-- WHAT YOU NEED TO DO --
Your answer should be the lines from the start of the records through the line with "[edit: report_power, final]", copied word for word.

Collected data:
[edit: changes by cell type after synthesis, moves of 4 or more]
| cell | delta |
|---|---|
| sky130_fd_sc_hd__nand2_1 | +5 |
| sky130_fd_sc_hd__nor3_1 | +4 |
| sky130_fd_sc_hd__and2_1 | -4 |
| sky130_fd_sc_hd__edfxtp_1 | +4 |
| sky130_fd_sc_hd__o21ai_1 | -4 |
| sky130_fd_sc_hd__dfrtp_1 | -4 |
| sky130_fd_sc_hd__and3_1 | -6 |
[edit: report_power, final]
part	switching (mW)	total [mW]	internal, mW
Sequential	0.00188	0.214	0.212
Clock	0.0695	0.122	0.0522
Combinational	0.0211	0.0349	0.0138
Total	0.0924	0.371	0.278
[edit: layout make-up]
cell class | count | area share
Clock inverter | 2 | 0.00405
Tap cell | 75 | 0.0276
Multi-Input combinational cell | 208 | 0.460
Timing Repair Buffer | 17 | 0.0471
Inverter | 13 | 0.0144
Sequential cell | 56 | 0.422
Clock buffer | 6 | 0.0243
[src/rtl/time_setter_if.sv]
// time_setter_if: groups the button, running-time, shadow-time and control
// signals between the time-setting controller and the rest of the clock.
//   master : button/time source (debouncer + counters); drives btn_*, cur_*
//   slave  : time_setter; drives set_*, load, sec_clr, hold, edit_field
interface time_setter_if;
  logic       btn_mode;
  logic       btn_inc;
  logic       btn_dec;
  logic       btn_cancel;
  logic [3:0] cur_min0;
  logic [2:0] cur_min1;
  logic [3:0] cur_hr0;
  logic [1:0] cur_hr1;
  logic [3:0] set_min0;
  logic [2:0] set_min1;
  logic [3:0] set_hr0;
  logic [1:0] set_hr1;
  logic       load;
  logic       sec_clr;
  logic       hold;
  logic [1:0] edit_field;

  modport master (
    output btn_mode, btn_inc, btn_dec, btn_cancel,
    output cur_min0, cur_min1, cur_hr0, cur_hr1,
    input  set_min0, set_min1, set_hr0, set_hr1,
    input  load, sec_clr, hold, edit_field
  );

  modport slave (
    input  btn_mode, btn_inc, btn_dec, btn_cancel,
    input  cur_min0, cur_min1, cur_hr0, cur_hr1,
    output set_min0, set_min1, set_hr0, set_hr1,
    output load, sec_clr, hold, edit_field
  );
endinterface
**src/rtl/ball_bounce_pkg.sv**
```systemverilog
// ball_bounce_pkg: shared hit codes, FSM states and sizing constants for the ball and the blocks
// Exports: hit_t (NONE/VERT/HORZ/CORNER), state_t (IDLE/RUN/ACK/LOST), PW, HW, HITS_MAX
package ball_bounce_pkg;
    localparam int PW = 12;
    localparam int HW = 9;
    localparam logic [HW-1:0] HITS_MAX = 9'd511;
    typedef enum logic [1:0] {NONE = 2'b00, VERT = 2'b01, HORZ = 2'b10, CORNER = 2'b11} hit_t;
    typedef enum logic [1:0] {IDLE = 2'd0, RUN = 2'd1, ACK = 2'd2, LOST = 2'd3} state_t;
endpackage

```
**src/rtl/ball_bounce_if.sv**
```systemverilog
// ball_bounce_if: control, paddle, block-hit and ball-position signals of the ball
// master: drives i_ani_stb, i_animate, mode, start, hit_block, i_px1, i_px2; reads ball outputs
// slave:  the ball itself; drives o_x/o_y, edges o_x1/o_x2/o_y1/o_y2, col_detected, o_hits, o_lost
interface ball_bounce_if;
    import ball_bounce_pkg::*;
    logic          i_ani_stb;
    logic          i_animate;
    logic          mode;
    logic          start;
    logic [1:0]    hit_block;
    logic [PW-1:0] i_px1;
    logic [PW-1:0] i_px2;
    logic [PW-1:0] o_x;
    logic [PW-1:0] o_y;
    logic [PW-1:0] o_x1;
    logic [PW-1:0] o_x2;
    logic [PW-1:0] o_y1;
    logic [PW-1:0] o_y2;
    logic          col_detected;
    logic [HW-1:0] o_hits;
    logic          o_lost;
    modport master (
        output i_ani_stb, i_animate, mode, start, hit_block, i_px1, i_px2,
        input  o_x, o_y, o_x1, o_x2, o_y1, o_y2, col_detected, o_hits, o_lost
    );
    modport slave (
        input  i_ani_stb, i_animate, mode, start, hit_block, i_px1, i_px2,
        output o_x, o_y, o_x1, o_x2, o_y1, o_y2, col_detected, o_hits, o_lost
    );
endinterface

```
**src/rtl/ball_reflect.sv**
```systemverilog
// ball_reflect: combinational next-direction logic (hit reflection, then walls, then paddle)
// Inputs: hit (already gated to NONE when no new hit), x/y centre, px1/px2 paddle edges, dx/dy
// Outputs: dx_n/dy_n next directions (dx 1=right, dy 1=down)
module ball_reflect
    import ball_bounce_pkg::*;
#(
    parameter int S_SIZE  = 5,
    parameter int D_WIDTH = 640,
    parameter int P_TOP   = 440
) (
    input  hit_t          hit,
    input  logic [PW-1:0] x,
    input  logic [PW-1:0] y,
    input  logic [PW-1:0] px1,
    input  logic [PW-1:0] px2,
    input  logic          dx,
    input  logic          dy,
    output logic          dx_n,
    output logic          dy_n
);
    localparam logic [PW-1:0] LO = PW'(S_SIZE);
    localparam logic [PW-1:0] XHI = PW'(D_WIDTH - 1 - S_SIZE);
    localparam logic [PW-1:0] PY = PW'(P_TOP - S_SIZE);
    logic dx_r, dy_r, on_pad;
    always_comb begin
        dx_r = (hit == HORZ || hit == CORNER) ? ~dx : dx;
        dy_r = (hit == VERT || hit == CORNER) ? ~dy : dy;
        on_pad = dy_r && y == PY && x >= px1 && x <= px2;
        // walls override the reflection on their own axis
        dx_n = x <= LO ? 1'b1 : x >= XHI ? 1'b0 : dx_r;
        dy_n = y <= LO ? 1'b1 : on_pad ? 1'b0 : dy_r;
    end
endmodule

```
**src/rtl/ball_bounce.sv**
```systemverilog
// ball_bounce: ball position/direction FSM with block-hit acknowledge, walls, paddle and miss detect
// Ports: i_clk, i_rst (async, active-high), bus (ball_bounce_if.slave: control in, ball state out)
module ball_bounce
    import ball_bounce_pkg::*;
#(
    parameter int S_SIZE   = 5,
    parameter int IX       = 320,
    parameter int IY       = 400,
    parameter int D_WIDTH  = 640,
    parameter int D_HEIGHT = 480,
    parameter int P_TOP    = 440
) (
    input logic          i_clk,
    input logic          i_rst,
    ball_bounce_if.slave bus
);
    localparam logic [PW-1:0] SX = PW'(S_SIZE);
    localparam logic [PW-1:0] X0 = PW'(IX);
    localparam logic [PW-1:0] Y0 = PW'(IY);
    localparam logic [PW-1:0] YL = PW'(D_HEIGHT - S_SIZE);
    state_t        st, st_n;
    logic [PW-1:0] x, y, x_n, y_n;
    logic          dx, dy, dx_n, dy_n, dx_b, dy_b;
    logic [HW-1:0] hits, hits_n;
    logic          lose, hit_new, mv;
    hit_t          hit_in, hit_g;
    assign hit_in = hit_t'(bus.hit_block);
    assign lose = y >= YL;
    assign mv = bus.i_ani_stb & bus.i_animate;
    // a hit counts only on the RUN->ACK edge; a miss outranks it
    assign hit_new = bus.mode && st == RUN && hit_in != NONE && !lose;
    assign hit_g = hit_new ? hit_in : NONE;
    ball_reflect #(
        .S_SIZE (S_SIZE),
        .D_WIDTH(D_WIDTH),
        .P_TOP  (P_TOP)
    ) u_reflect (
        .hit (hit_g),
        .x   (x),
        .y   (y),
        .px1 (bus.i_px1),
        .px2 (bus.i_px2),
        .dx  (dx),
        .dy  (dy),
        .dx_n(dx_b),
        .dy_n(dy_b)
    );
    always_comb begin
        st_n = st;
        x_n = x;
        y_n = y;
        dx_n = dx;
        dy_n = dy;
        hits_n = hits;
        case (st)
            IDLE: st_n = bus.start ? RUN : IDLE;
            RUN, ACK: begin
                if (lose) begin
                    st_n = LOST;
                end else begin
                    dx_n = dx_b;
                    dy_n = dy_b;
                    // stepping with the new directions keeps walls from wrapping the position
                    x_n = mv ? (dx_b ? x + 12'd1 : x - 12'd1) : x;
                    y_n = mv ? (dy_b ? y + 12'd1 : y - 12'd1) : y;
                    st_n = hit_new ? ACK : (st == ACK && hit_in == NONE) ? RUN : st;
                    hits_n = (hit_new && hits != HITS_MAX) ? hits + 9'd1 : hits;
                end
            end
            LOST: st_n = bus.start ? IDLE : LOST;
            default: st_n = IDLE;
        endcase
        if (!bus.mode) st_n = IDLE;
        // every entry to IDLE reloads the serve position and directions
        if (st_n == IDLE) begin
            x_n = X0;
            y_n = Y0;
            dx_n = 1'b1;
            dy_n = 1'b0;
        end
    end
    always_ff @(posedge i_clk or posedge i_rst) begin
        if (i_rst) begin
            st <= IDLE;
            x <= X0;
            y <= Y0;
            dx <= 1'b1;
            dy <= 1'b0;
            hits <= '0;
        end else begin
            st <= st_n;
            x <= x_n;
            y <= y_n;
            dx <= dx_n;
            dy <= dy_n;
            hits <= hits_n;
        end
    end
    assign bus.o_x = x;
    assign bus.o_y = y;
    assign bus.o_x1 = x - SX;
    assign bus.o_x2 = x + SX;
    assign bus.o_y1 = y - SX;
    assign bus.o_y2 = y + SX;
    assign bus.col_detected = st == ACK;
    assign bus.o_lost = st == LOST;
    assign bus.o_hits = hits;
endmodule

```
**src/flat_wrapper.sv**
```systemverilog
// flat-port wrapper written by rule: the top's interface ports become plain ports
module ball_bounce_flat import ball_bounce_pkg::*;
#(
    parameter int S_SIZE   = 5,
    parameter int IX       = 320,
    parameter int IY       = 400,
    parameter int D_WIDTH  = 640,
    parameter int D_HEIGHT = 480,
    parameter int P_TOP    = 440
)
  (i_clk, i_rst, bus_i_ani_stb, bus_i_animate, bus_mode, bus_start, bus_hit_block, bus_i_px1, bus_i_px2, bus_o_x, bus_o_y, bus_o_x1, bus_o_x2, bus_o_y1, bus_o_y2, bus_col_detected, bus_o_hits, bus_o_lost);
  ball_bounce_if bus_i ();
  input logic i_clk;
  input logic i_rst;
  input wire logic [$bits(bus_i.i_ani_stb)-1:0] bus_i_ani_stb;
  input wire logic [$bits(bus_i.i_animate)-1:0] bus_i_animate;
  input wire logic [$bits(bus_i.mode)-1:0] bus_mode;
  input wire logic [$bits(bus_i.start)-1:0] bus_start;
  input wire logic [$bits(bus_i.hit_block)-1:0] bus_hit_block;
  input wire logic [$bits(bus_i.i_px1)-1:0] bus_i_px1;
  input wire logic [$bits(bus_i.i_px2)-1:0] bus_i_px2;
  output wire logic [$bits(bus_i.o_x)-1:0] bus_o_x;
  output wire logic [$bits(bus_i.o_y)-1:0] bus_o_y;
  output wire logic [$bits(bus_i.o_x1)-1:0] bus_o_x1;
  output wire logic [$bits(bus_i.o_x2)-1:0] bus_o_x2;
  output wire logic [$bits(bus_i.o_y1)-1:0] bus_o_y1;
  output wire logic [$bits(bus_i.o_y2)-1:0] bus_o_y2;
  output wire logic [$bits(bus_i.col_detected)-1:0] bus_col_detected;
  output wire logic [$bits(bus_i.o_hits)-1:0] bus_o_hits;
  output wire logic [$bits(bus_i.o_lost)-1:0] bus_o_lost;
  assign bus_i.i_ani_stb = bus_i_ani_stb;
  assign bus_i.i_animate = bus_i_animate;
  assign bus_i.mode = bus_mode;
  assign bus_i.start = bus_start;
  assign bus_i.hit_block = bus_hit_block;
  assign bus_i.i_px1 = bus_i_px1;
  assign bus_i.i_px2 = bus_i_px2;
  assign bus_o_x = bus_i.o_x;
  assign bus_o_y = bus_i.o_y;
  assign bus_o_x1 = bus_i.o_x1;
  assign bus_o_x2 = bus_i.o_x2;
  assign bus_o_y1 = bus_i.o_y1;
  assign bus_o_y2 = bus_i.o_y2;
  assign bus_col_detected = bus_i.col_detected;
  assign bus_o_hits = bus_i.o_hits;
  assign bus_o_lost = bus_i.o_lost;
  ball_bounce #(.S_SIZE(S_SIZE), .IX(IX), .IY(IY), .D_WIDTH(D_WIDTH), .D_HEIGHT(D_HEIGHT), .P_TOP(P_TOP)) u_core (.i_clk(i_clk), .i_rst(i_rst), .bus(bus_i));
endmodule
```
**config.mk**
```make
export PLATFORM = sky130hd
export DESIGN_NAME = ball_bounce_flat
export DESIGN_NICKNAME = d
export VERILOG_FILES = /design/src/rtl/ball_bounce_pkg.sv /design/src/rtl/ball_bounce_if.sv /design/src/rtl/ball_reflect.sv /design/src/rtl/ball_bounce.sv /design/src/flat_wrapper.sv
export SDC_FILE = /design/constraint.sdc
export NUM_CORES = 1
export LEC_CHECK = 0
export CORE_ASPECT_RATIO = 1.4
export CORE_MARGIN = 2
export CORE_UTILIZATION = 40
export DETAILED_ROUTE_END_ITERATION = 10
export GPL_TIMING_DRIVEN = 0
export PLACE_DENSITY = 0.69
export SLEW_MARGIN = 20
export SYNTH_ARGS = -nofsm -noshare
export SYNTH_HDL_FRONTEND = slang
export SYNTH_HIERARCHICAL = 1
export SYNTH_SLANG_ARGS = --single-unit
```
**constraint.sdc**
```tcl
create_clock -name i_clk -period 11.1 [get_ports i_clk]
set_input_delay 2.22 -clock i_clk [delete_from_list [all_inputs] [get_ports i_clk]]
set_output_delay 2.22 -clock i_clk [all_outputs]
set_load 0.03 [all_outputs]
```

-- RESPONSE TO THE EXERCISE --
[edit: changes by cell type after synthesis, moves of 4 or more]
| cell | delta |
|---|---|
| sky130_fd_sc_hd__nand2_1 | +5 |
| sky130_fd_sc_hd__nor3_1 | +4 |
| sky130_fd_sc_hd__and2_1 | -4 |
| sky130_fd_sc_hd__edfxtp_1 | +4 |
| sky130_fd_sc_hd__o21ai_1 | -4 |
| sky130_fd_sc_hd__dfrtp_1 | -4 |
| sky130_fd_sc_hd__and3_1 | -6 |
[edit: report_power, final]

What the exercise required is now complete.